While running Nomad I've been running into a bootstrapping/critical path problem. I have a Docker Registry running in the cluster and pulling an image requires:
The Registry is required to serve the image.
Traefik routes the requests to the Registry as well as requesting Lets Encrypt certificates
GoCast announces the floating IP for Traefik
Minio stores the images for the Registry
Separate from bootstrapping, just updating the image of many of these will require everything to already be running, just to pull the next image. There is an open bug to address this in Nomad, but it doesn't seem like it's going to be resolved anytime soon.
When updating Traefik I run into a condition that GoCast has created the floating IP addr on the host but Traefik isn't running. The floating IP won't work while Traefik is running-but-not-serving. GoCast BGP is working correctly in that the floating IP is not accounced to the network, but the updating host still can't reach the other-host instances of the floating IP. I'm not sure if leaving the addr in place is a feature or a bug.
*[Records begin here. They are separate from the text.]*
## config.mk

```make
export PLATFORM = sky130hd
export DESIGN_NAME = feistel12_block_decrypt_top_flat
export DESIGN_NICKNAME = d
export VERILOG_FILES = /design/src/hw/rtl/f12bd_pkg.sv /design/src/hw/rtl/f12bd_if.sv /design/src/hw/rtl/f12bd_round.sv /design/src/hw/rtl/feistel12_block_decrypt_top.sv /design/src/flat_wrapper.sv
export SDC_FILE = /design/constraint.sdc
export NUM_CORES = 1
export LEC_CHECK = 0
export BUFFER_PORTS_ARGS = -buffer_cell sky130_fd_sc_hd__buf_2
export CAP_MARGIN = 20
export CORE_MARGIN = 2
export CORE_UTILIZATION = 42
export CTS_CLUSTER_DIAMETER = 200
export DETAILED_ROUTE_END_ITERATION = 10
export MAX_ROUTING_LAYER = met4
export PLACE_DENSITY_LB_ADDON = 0.15
export SLEW_MARGIN = 10
export SYNTH_ARGS = -nofsm -noshare
export SYNTH_HDL_FRONTEND = slang
export SYNTH_HIERARCHICAL = 1
export SYNTH_SLANG_ARGS = --single-unit
```

## constraint.sdc

```tcl
create_clock -name clock -period 4.9 [get_ports clock]
set_input_delay 0.245 -clock clock [delete_from_list [all_inputs] [get_ports clock]]
set_output_delay 0.245 -clock clock [all_outputs]
set_load 0.03 [all_outputs]
```

## src/hw/rtl/f12bd_pkg.sv

```systemverilog
// Types, constants and the round function of the 12-bit Feistel decrypt block.
// No dependencies.
package f12bd_pkg;

   localparam int HALF_WIDTH      = 6;
   localparam int BLOCK_WIDTH     = 2 * HALF_WIDTH;
   localparam int KEY_WIDTH       = 8;
   localparam int ETAB_WIDTH      = 24;
   localparam int CSR_INDEX_WIDTH = 1;
   localparam int CSR_DATA_WIDTH  = 24;

   typedef logic [HALF_WIDTH-1:0]      half_type;
   typedef logic [BLOCK_WIDTH-1:0]     block_type;
   typedef logic [KEY_WIDTH-1:0]       key_type;
   typedef logic [ETAB_WIDTH-1:0]      etab_type;
   typedef logic [CSR_INDEX_WIDTH-1:0] csr_index_type;
   typedef logic [CSR_DATA_WIDTH-1:0]  csr_data_type;

   localparam csr_index_type CSR_CIPHER_KEY      = 1'd0;
   localparam csr_index_type CSR_EXPANSION_TABLE = 1'd1;

   localparam key_type  KEY_RESET  = 8'd0;
   localparam etab_type ETAB_RESET = 24'd370341;

   localparam logic [2:0] SEL_LAST = 3'd5;

   localparam logic [2:0] SBOX_A [16] = '{3'd5, 3'd2, 3'd1, 3'd6, 3'd3, 3'd4, 3'd7, 3'd0,
                                         3'd1, 3'd4, 3'd6, 3'd2, 3'd0, 3'd7, 3'd5, 3'd3};
   localparam logic [2:0] SBOX_B [16] = '{3'd4, 3'd0, 3'd6, 3'd5, 3'd7, 3'd1, 3'd3, 3'd2,
                                         3'd5, 3'd3, 3'd0, 3'd7, 3'd6, 3'd2, 3'd1, 3'd4};

   typedef struct packed {
      logic     valid;
      half_type left;
      half_type right;
   } stage_type;

   typedef struct packed {
      key_type  key;
      etab_type etab;
   } cfg_type;

   // Expand R to 8 bits, mix in the round key, run both S-boxes.
   function automatic half_type round_f(half_type r, key_type rkey, etab_type etab);
      key_type    e;
      key_type    x;
      logic [2:0] sel;
      e = '0;
      for (int i = 0; i < KEY_WIDTH; i++) begin
         sel = etab[ETAB_WIDTH-1-3*i -: 3];
         if (sel > SEL_LAST) begin
            sel = SEL_LAST;
         end
         e[KEY_WIDTH-1-i] = r[HALF_WIDTH-1-sel];
      end
      x = e ^ rkey;
      return {SBOX_A[x[7:4]], SBOX_B[x[3:0]]};
   endfunction

endpackage

```

## src/hw/rtl/f12bd_if.sv

```systemverilog
// Channel interfaces: block request, block response and register write.
// Depends on f12bd_pkg.
interface f12bd_req_if;
   import f12bd_pkg::*;
   logic      valid;
   logic      ready;
   block_type block_in;
   modport source (output valid, output block_in, input ready);
   modport sink   (input valid, input block_in, output ready);
endinterface

interface f12bd_rsp_if;
   import f12bd_pkg::*;
   logic      valid;
   logic      ready;
   block_type block_out;
   modport source (output valid, output block_out, input ready);
   modport sink   (input valid, input block_out, output ready);
endinterface

interface f12bd_csr_if;
   import f12bd_pkg::*;
   logic          valid;
   logic          ready;
   csr_index_type index;
   csr_data_type  data;
   modport source (output valid, output index, output data, input ready);
   modport sink   (input valid, input index, input data, output ready);
endinterface

```

## src/hw/rtl/f12bd_round.sv

```systemverilog
// One registered Feistel round of the decrypt pipeline.
// Depends on f12bd_pkg.
module f12bd_round #(
   parameter int ROT_AMOUNT = 0
) (
   input  logic                 clock,
   input  logic                 reset,
   input  logic                 advance,
   input  f12bd_pkg::cfg_type   cfg,
   input  f12bd_pkg::stage_type stage_in,
   output f12bd_pkg::stage_type stage_out
);
   import f12bd_pkg::*;

   logic [2*KEY_WIDTH-1:0] key_pair;
   key_type                rkey;
   half_type               f_val;
   logic                   valid_ff;
   half_type               left_ff;
   half_type               right_ff;
   half_type               left_in;
   half_type               right_in;

   // Rotate left by a fixed amount: take a window of the doubled key.
   assign key_pair = {cfg.key, cfg.key};
   assign rkey     = key_pair[2*KEY_WIDTH-1-ROT_AMOUNT -: KEY_WIDTH];

   assign f_val    = round_f(stage_in.right, rkey, cfg.etab);
   assign left_in  = stage_in.right;
   assign right_in = stage_in.left ^ f_val;

   always_ff @(posedge clock) begin
      if (reset) begin
         valid_ff <= 1'b0;
      end else if (advance) begin
         valid_ff <= stage_in.valid;
      end
   end

   always_ff @(posedge clock) begin
      if (advance) begin
         left_ff  <= left_in;
         right_ff <= right_in;
      end
   end

   assign stage_out = '{valid: valid_ff, left: left_ff, right: right_ff};

endmodule

```

## src/hw/rtl/feistel12_block_decrypt_top.sv

```systemverilog
// Top level of the 12-bit Feistel block decrypt pipeline.
// Depends on f12bd_pkg, f12bd_if and f12bd_round.
//
//   channel   direction  word                         notes
//   req_bus   in         block_in, 12 bits            bit 11 first, left half 11..6
//   rsp_bus   out        block_out, 12 bits           final right half in 11..6
//   csr_bus   in         index 1 bit, data 24 bits    0: cipher_key, 1: expansion_table
//
// One round per register stage, behind an input register: while rsp_bus does not stall,
// a block enters every cycle and passes the input and ROUNDS round registers in turn to
// rsp_bus; throughput is then one block per cycle, as all stages share one advance.
// A stall at rsp_bus freezes the whole pipe; req_ready drops only while the last
// stage holds a word that is not taken. Reset clears valid bits and restores
// both registers; register writes are always taken.
module feistel12_block_decrypt_top #(
   parameter int ROUNDS = 7
) (
   input  logic       clock,
   input  logic       reset,
   f12bd_req_if.sink   req_bus,
   f12bd_rsp_if.source rsp_bus,
   f12bd_csr_if.sink   csr_bus
);
   import f12bd_pkg::*;

   key_type   key_ff;
   etab_type  etab_ff;
   cfg_type   cfg;
   logic      advance;
   logic      in_valid_ff;
   half_type  in_left_ff;
   half_type  in_right_ff;
   stage_type pipe [ROUNDS+1];

   // Register file
   assign csr_bus.ready = 1'b1;

   always_ff @(posedge clock) begin
      if (reset) begin
         key_ff  <= KEY_RESET;
         etab_ff <= ETAB_RESET;
      end else if (csr_bus.valid) begin
         case (csr_bus.index)
            CSR_CIPHER_KEY: begin
               key_ff <= csr_bus.data[KEY_WIDTH-1:0];
            end
            CSR_EXPANSION_TABLE: begin
               etab_ff <= csr_bus.data[ETAB_WIDTH-1:0];
            end
            default: begin
            end
         endcase
      end
   end

   assign cfg = '{key: key_ff, etab: etab_ff};

   // Hold everything while the output word waits.
   assign advance       = !pipe[ROUNDS].valid || rsp_bus.ready;
   assign req_bus.ready = advance;

   always_ff @(posedge clock) begin
      if (reset) begin
         in_valid_ff <= 1'b0;
      end else if (advance) begin
         in_valid_ff <= req_bus.valid;
      end
   end

   always_ff @(posedge clock) begin
      if (advance) begin
         in_left_ff  <= req_bus.block_in[BLOCK_WIDTH-1 -: HALF_WIDTH];
         in_right_ff <= req_bus.block_in[HALF_WIDTH-1:0];
      end
   end

   assign pipe[0] = '{valid: in_valid_ff, left: in_left_ff, right: in_right_ff};

   for (genvar gi = 0; gi < ROUNDS; gi++) begin : g_round
      // Round gi+1 starts its key at position (ROUNDS - round + 1) mod 8.
      f12bd_round #(
         .ROT_AMOUNT ((ROUNDS - gi) % KEY_WIDTH)
      ) u_round (
         .clock     (clock),
         .reset     (reset),
         .advance   (advance),
         .cfg       (cfg),
         .stage_in  (pipe[gi]),
         .stage_out (pipe[gi+1])
      );
   end

   assign rsp_bus.valid     = pipe[ROUNDS].valid;
   assign rsp_bus.block_out = {pipe[ROUNDS].right, pipe[ROUNDS].left};

endmodule

```

## src/flat_wrapper.sv

```systemverilog
// flat-port wrapper written by rule: the top's interface ports become plain ports
module feistel12_block_decrypt_top_flat import f12bd_pkg::*;
#(
   parameter int ROUNDS = 7
)
  (clock, reset, req_bus_valid, req_bus_block_in, req_bus_ready, rsp_bus_valid, rsp_bus_block_out, rsp_bus_ready, csr_bus_valid, csr_bus_index, csr_bus_data, csr_bus_ready);
  f12bd_req_if req_bus_i ();
  f12bd_rsp_if rsp_bus_i ();
  f12bd_csr_if csr_bus_i ();
  input  logic clock;
  input  logic reset;
  input wire logic [$bits(req_bus_i.valid)-1:0] req_bus_valid;
  input wire logic [$bits(req_bus_i.block_in)-1:0] req_bus_block_in;
  output wire logic [$bits(req_bus_i.ready)-1:0] req_bus_ready;
  output wire logic [$bits(rsp_bus_i.valid)-1:0] rsp_bus_valid;
  output wire logic [$bits(rsp_bus_i.block_out)-1:0] rsp_bus_block_out;
  input wire logic [$bits(rsp_bus_i.ready)-1:0] rsp_bus_ready;
  input wire logic [$bits(csr_bus_i.valid)-1:0] csr_bus_valid;
  input wire logic [$bits(csr_bus_i.index)-1:0] csr_bus_index;
  input wire logic [$bits(csr_bus_i.data)-1:0] csr_bus_data;
  output wire logic [$bits(csr_bus_i.ready)-1:0] csr_bus_ready;
  assign req_bus_i.valid = req_bus_valid;
  assign req_bus_i.block_in = req_bus_block_in;
  assign req_bus_ready = req_bus_i.ready;
  assign rsp_bus_valid = rsp_bus_i.valid;
  assign rsp_bus_block_out = rsp_bus_i.block_out;
  assign rsp_bus_i.ready = rsp_bus_ready;
  assign csr_bus_i.valid = csr_bus_valid;
  assign csr_bus_i.index = csr_bus_index;
  assign csr_bus_i.data = csr_bus_data;
  assign csr_bus_ready = csr_bus_i.ready;
  feistel12_block_decrypt_top #(.ROUNDS(ROUNDS)) u_core (.clock(clock), .reset(reset), .req_bus(req_bus_i), .rsp_bus(rsp_bus_i), .csr_bus(csr_bus_i));
endmodule
```

==> tab_implementation.tex <==
\begin{tabular}{lr}
\hline
Metric & Value \\
\hline
\multicolumn{2}{l}{\textbf{Status}} \\
Run status & finished clean \\
\multicolumn{2}{l}{\textbf{Timing}} \\
Minimum clock period & around 3.2 ns \\
Final setup fails & 0 \\
Post-route setup TNS & 0 ns \\
Worst hold slack & approximately 0.045 ns \\
Max-slew violations & 0 \\
Transition time at the pin with the least slew margin & between 1 and 1.5 ns \\
Setup Skew & between 0.015 and 0.02 ns \\
Max transition margin & a little over a quarter \\
Max frequency & around 310 MHz \\
Unrepaired setup endpoints after global routing & false \\
Number of hold violations in the final report & 0 \\
Final period utilization & approximately 65\% \\
\multicolumn{2}{l}{\textbf{CTS}} \\
Number of levels in the clock H-tree & 4 \\
Latest clock arrival within the worst-skew pair & 0.43 ns \\
Max clock buf depth & 2 \\
Clk pin slew, worst setup/hold paths & around 0.07 ns \\
CTS buffer count & 17 \\
Root buffer cell & clkbuf\_16 \\
Total clock sinks & 136 \\
TritonCTS clock tree & yes \\
\multicolumn{2}{l}{\textbf{Yosys}} \\
Most area-consuming cells after synthesis & edfxtp\_1 25\%, mux2i\_1 17\%, dfxtp\_1 6.8\%, ha\_1 4.7\%, xnor2\_1 4.3\% \\
Post-synth EDFFs & 96 \\
Sequential fraction of the synthesis area & around a third \\
Cell type contributing the most total cell area after synthesis & edfxtp\_1 \\
Register bit count reported by yosys & 136 \\
Syn nets & 1140 \\
Flip-flop cell with the highest count after synthesis & edfxtp\_1 \\
Avg Cell Area, Syn & about 11 um2 \\
Synth warn & 6 \\
Post-synthesis instance total & between 1k and 1.5k \\
Synthesized cell area & around 12000 um2 \\
Number of distinct library cells after synthesis & 50 \\
Share of synthesized registers carrying an async set or reset & 0\% \\
Yosys top cell area share & between 20\% and 30\% \\
\multicolumn{2}{l}{\textbf{Worst setup path}} \\
CP Data Arrival Time & 3.37 ns \\
Critical path, cell by cell & nor3\_1 > mux2\_2 > nor4b\_2 > inv\_1 > ha\_1 > and2\_1 > o31a\_1 > xor2\_1 \\
Slowest stage delay, CP & approximately 0.97 ns \\
Top fanout value on the critical path & 31 \\
Crit Path Class & flop to flop \\
Critical-path top delay cell & dfxtp\_1 \\
Worst endpoint required time & around 5.1 ns \\
Crit path launch type & flop \\
CP Capture Type & flop \\
R2R setup slack & $\sim$1.7 ns \\
\multicolumn{2}{l}{\textbf{Die}} \\
Die Y-Extent & 171 um \\
Core Region & between 20000 and 30000 um2 \\
FP Rows & just over 60 \\
Initial cell density of the core & a little over two fifths \\
Die footprint & around 30000 um2 \\
Overall die width & roughly 170 um \\
\# IOs & 57 \\
\multicolumn{2}{l}{\textbf{Routing}} \\
Remaining antenna violation count after routing & 0 \\
Via density per instance & about 5.8 \\
1st-pass router iterations & 5 \\
Iteration-0 DRC count of the detailed router & 588 \\
Detail-routed net length per standard cell & between 15 and 20 um \\
Via count & about 8.9k \\
Total Routed Length & 29.4 mm \\
Number of DRC violations after detailed routing & 0 \\
\multicolumn{2}{l}{\textbf{Final layout}} \\
Final nets & $\sim$1.2k \\
Most used cells in the layout excluding fill and tap cells & 199 x mux2i\_1, 96 x edfxtp\_1, 60 x o21ai\_0 \\
Synthesis-to-finish area growth & 13.8\% \\
Count of filler cells inserted in the layout & roughly 2.6k \\
Layout cells sized above 1 & around 20\% \\
Commonest non-fill, non-tap cell in the layout & mux2i\_1 \\
Register Area & $\sim$3700 um2 \\
Combined area of the multi-input logic cells & 7800 um2 \\
\multicolumn{2}{l}{\textbf{Pwr}} \\
Leakage power figure & roughly 0.0055 uW \\
Pwr dens & 512 nW/um2 \\
Maximum vdd drop & between 0.15 and 0.2 mV \\
\multicolumn{2}{l}{\textbf{Place}} \\
HPWL reported at the end of detailed placement & between 15 and 20 mm \\
Placer's final routability congestion estimate & between 0.8 and 0.9 \\
Number of I/O port buffers & 55 \\
\multicolumn{2}{l}{\textbf{Hold path}} \\
Worst min path class & input port to flop \\
\multicolumn{2}{l}{\textbf{Flow run}} \\
Number of max-cap violations & 0 \\
\multicolumn{2}{l}{\textbf{Global route}} \\
Initial antenna violation count & 1 \\
Maximum number of pins on one net before global-route repair & 59 \\
First-pass GRT wire length & around 47 mm \\
Total Routing Usage GR & roughly a fifth \\
Remaining global-route overflow & 0 \\
Via count of the first global-routing pass & between 8k and 9k \\
\hline
\end{tabular}
-- synth_stat cells (11+ instances only) --
| cell | count |
|---|---|
| a211o_1 | 12 |
| a21oi_1 | 30 |
| a31o_2 | 13 |
| and3_1 | 14 |
| and3b_1 | 15 |
| dfxtp_1 | 40 |
| edfxtp_1 | 96 |
| ha_1 | 44 |
| inv_1 | 38 |
| mux2_2 | 12 |
| mux2i_1 | 199 |
| mux4_1 | 16 |
| nand2_1 | 36 |
| nand2b_1 | 19 |
| nand3b_1 | 15 |
| nand4b_1 | 45 |
| nor2_1 | 18 |
| nor3_1 | 30 |
| nor3b_1 | 45 |
| nor4b_4 | 11 |
| o21ai_0 | 60 |
| o31ai_1 | 21 |
| or3b_2 | 43 |
| xnor2_1 | 58 |
| xor2_1 | 18 |
-- per-stage QoR --
step | setup WS, ns | cells | power (uW) | util, % | instance area [um2]
2_1_floorplan | 1.24 | 1054 | 4790 | - | 11800
3_3_place_gp | 1.84 | 1484 | 5490 | 45.2 | 12500
3_5_place_dp | 1.73 | 1484 | 5560 | 45.2 | 12500
4_1_cts | 1.73 | 1528 | 6900 | 47.7 | 13200
5_1_grt | 1.48 | 1536 | 7350 | 48.3 | 13400
6_report | 1.71 | 1536 | 6850 | 48.3 | 13400
-- flip-flops by register name, summed over array words and instances, names as in the netlist --
register / cells
u_core/g_round.u_round/left_ff: 42
u_core/g_round.u_round/valid_ff: 7
u_core/g_round.u_round/right_ff: 42
u_core/in_left_ff: 6
u_core/key_ff: 8
u_core/in_valid_ff: 1
u_core/etab_ff: 24
u_core/in_right_ff: 6
-- per-layer routing --
metal  wire (um)  global-route usage (%)  up-vias
met4         307                    6.63        0
met2       14600                    35.3      208
met5           0                       -        -
met3        1250                    3.34       23
met1       13200                    26.4     4317
li1            -                       -     4305
-- worst max-delay path, delay by kind of cell (launching register included) --
| family | cells | cell delay, ns |
|---|---|---|
| flops | 1 | 0.97 |
| simple gates | 3 | 0.91 |
| fa+ha+maj | 1 | 0.22 |
| compound gates | 1 | 0.24 |
| buf+inv | 1 | 0.15 |
| xor+xnor | 1 | 0.15 |
| mux | 1 | 0.32 |
-- final cells by class --
cell class,instances,share of cell area (%)
inverter,38,1.07
tap,378,3.54
timing repair buffer,94,5.15
multi-input combinational,857,58.3
antenna,1,0.0187
clock inverter,13,0.955
clock buffer,19,3.39
sequential,136,27.6
-- worst paths after layout --
check	from	endpoint	cells past startpoint
setup / recovery	u_core/etab_ff[4]$_SDFFE_PP0P_	u_core/g_round[1].u_round/right_ff[2]$_DFFE_PP_	8
hold / removal	req_bus_valid	u_core/in_valid_ff$_SDFFE_PP0P_	2
setup reg to reg	u_core/etab_ff[4]$_SDFFE_PP0P_	u_core/g_round[1].u_round/right_ff[2]$_DFFE_PP_	8
hold reg to reg	u_core/key_ff[7]$_SDFFE_PP0P_	u_core/key_ff[7]$_SDFFE_PP0P_	1
-- what timing repair did --
item	4_1_cts	5_1_grt
resized for setup	0	0
endpoints found under the hold margin	12	0
buffers inserted	0	0
hold buffers	12	0
-- where the power goes --
| group | leakage [uW] | total, uW | switching, uW | internal (uW) |
|---|---|---|---|---|
| Clock | 0.000292 | 1310 | 567 | 741 |
| Combinational | 0.00384 | 3140 | 1520 | 1620 |
| Sequential | 0.00134 | 2400 | 591 | 1810 |
| Total | 0.00547 | 6850 | 2680 | 4170 |
-- logic make-up (layout without fill, tap and decap cells) --
kind of cell | after synthesis | count (layout) | share of synthesized area, %
AOI/OAI and AO/OA | 157 | 157 | 8.43
xor gates and xnor gates | 84 | 84 | 6.77
adders and majority gates | 44 | 44 | 4.68
buffers and inverters | 61 | 164 | 2.36
DFF | 136 | 136 | 31.3
muxes | 247 | 247 | 25.0
other | 1 | 2 | 0.0319
and+or+nand+nor | 324 | 324 | 21.3
No activity file was read; power rests on OpenSTA's default activity.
A way around this would be to run multiple instances of Traefik on each host. As currently setup though I need to bind multiple instances of Traefik to the same ports and SO_REUSEPORT isn't supported. With GoCast I could map the floating IP ports to container ports and not require host networking (thus avoiding the port collision) but that may be quite burdensome to manage. I also haven't tried running multiple ports with GoCast NAT'ing.
For the Traefik case of not being able to pull the image there are some workarounds. Manually pulling, or system batch jobs could solve this but is fairly manual.
regclient has a daemon mode that can pull/sync images to registries, but it doesn't support pushing to a Docker Engine.
I've started on a tool to prefetch Docker images based on a config file. Updating the config file appropriately to match the image used in Nomad Jobs is still a problem. This uses the Docker Engine API via the Rust docker_api crate to pull the image to the host.
Nomad Consul Template though can populate the config file from Consul to avoid manual file updates thought which isn't terrible. I'm not sure if there is a nice way to integrate with the Nomad API to watch what images might be needed and pull the in in advance of any job using it.
This has solved my case for updating parts of the critical path of Docker Image hosting. It doesn't fully solve the bootstrapping case though where none of the services are running yet. An idea though is to extend the config/API calls to have the "expected" image tag Nomad would look for and a "source". If the "expected" image cannot be pulled, try the "source" and tag it locally as the "expected" tag. This would allow prefetching all images required for bootstrapping the system!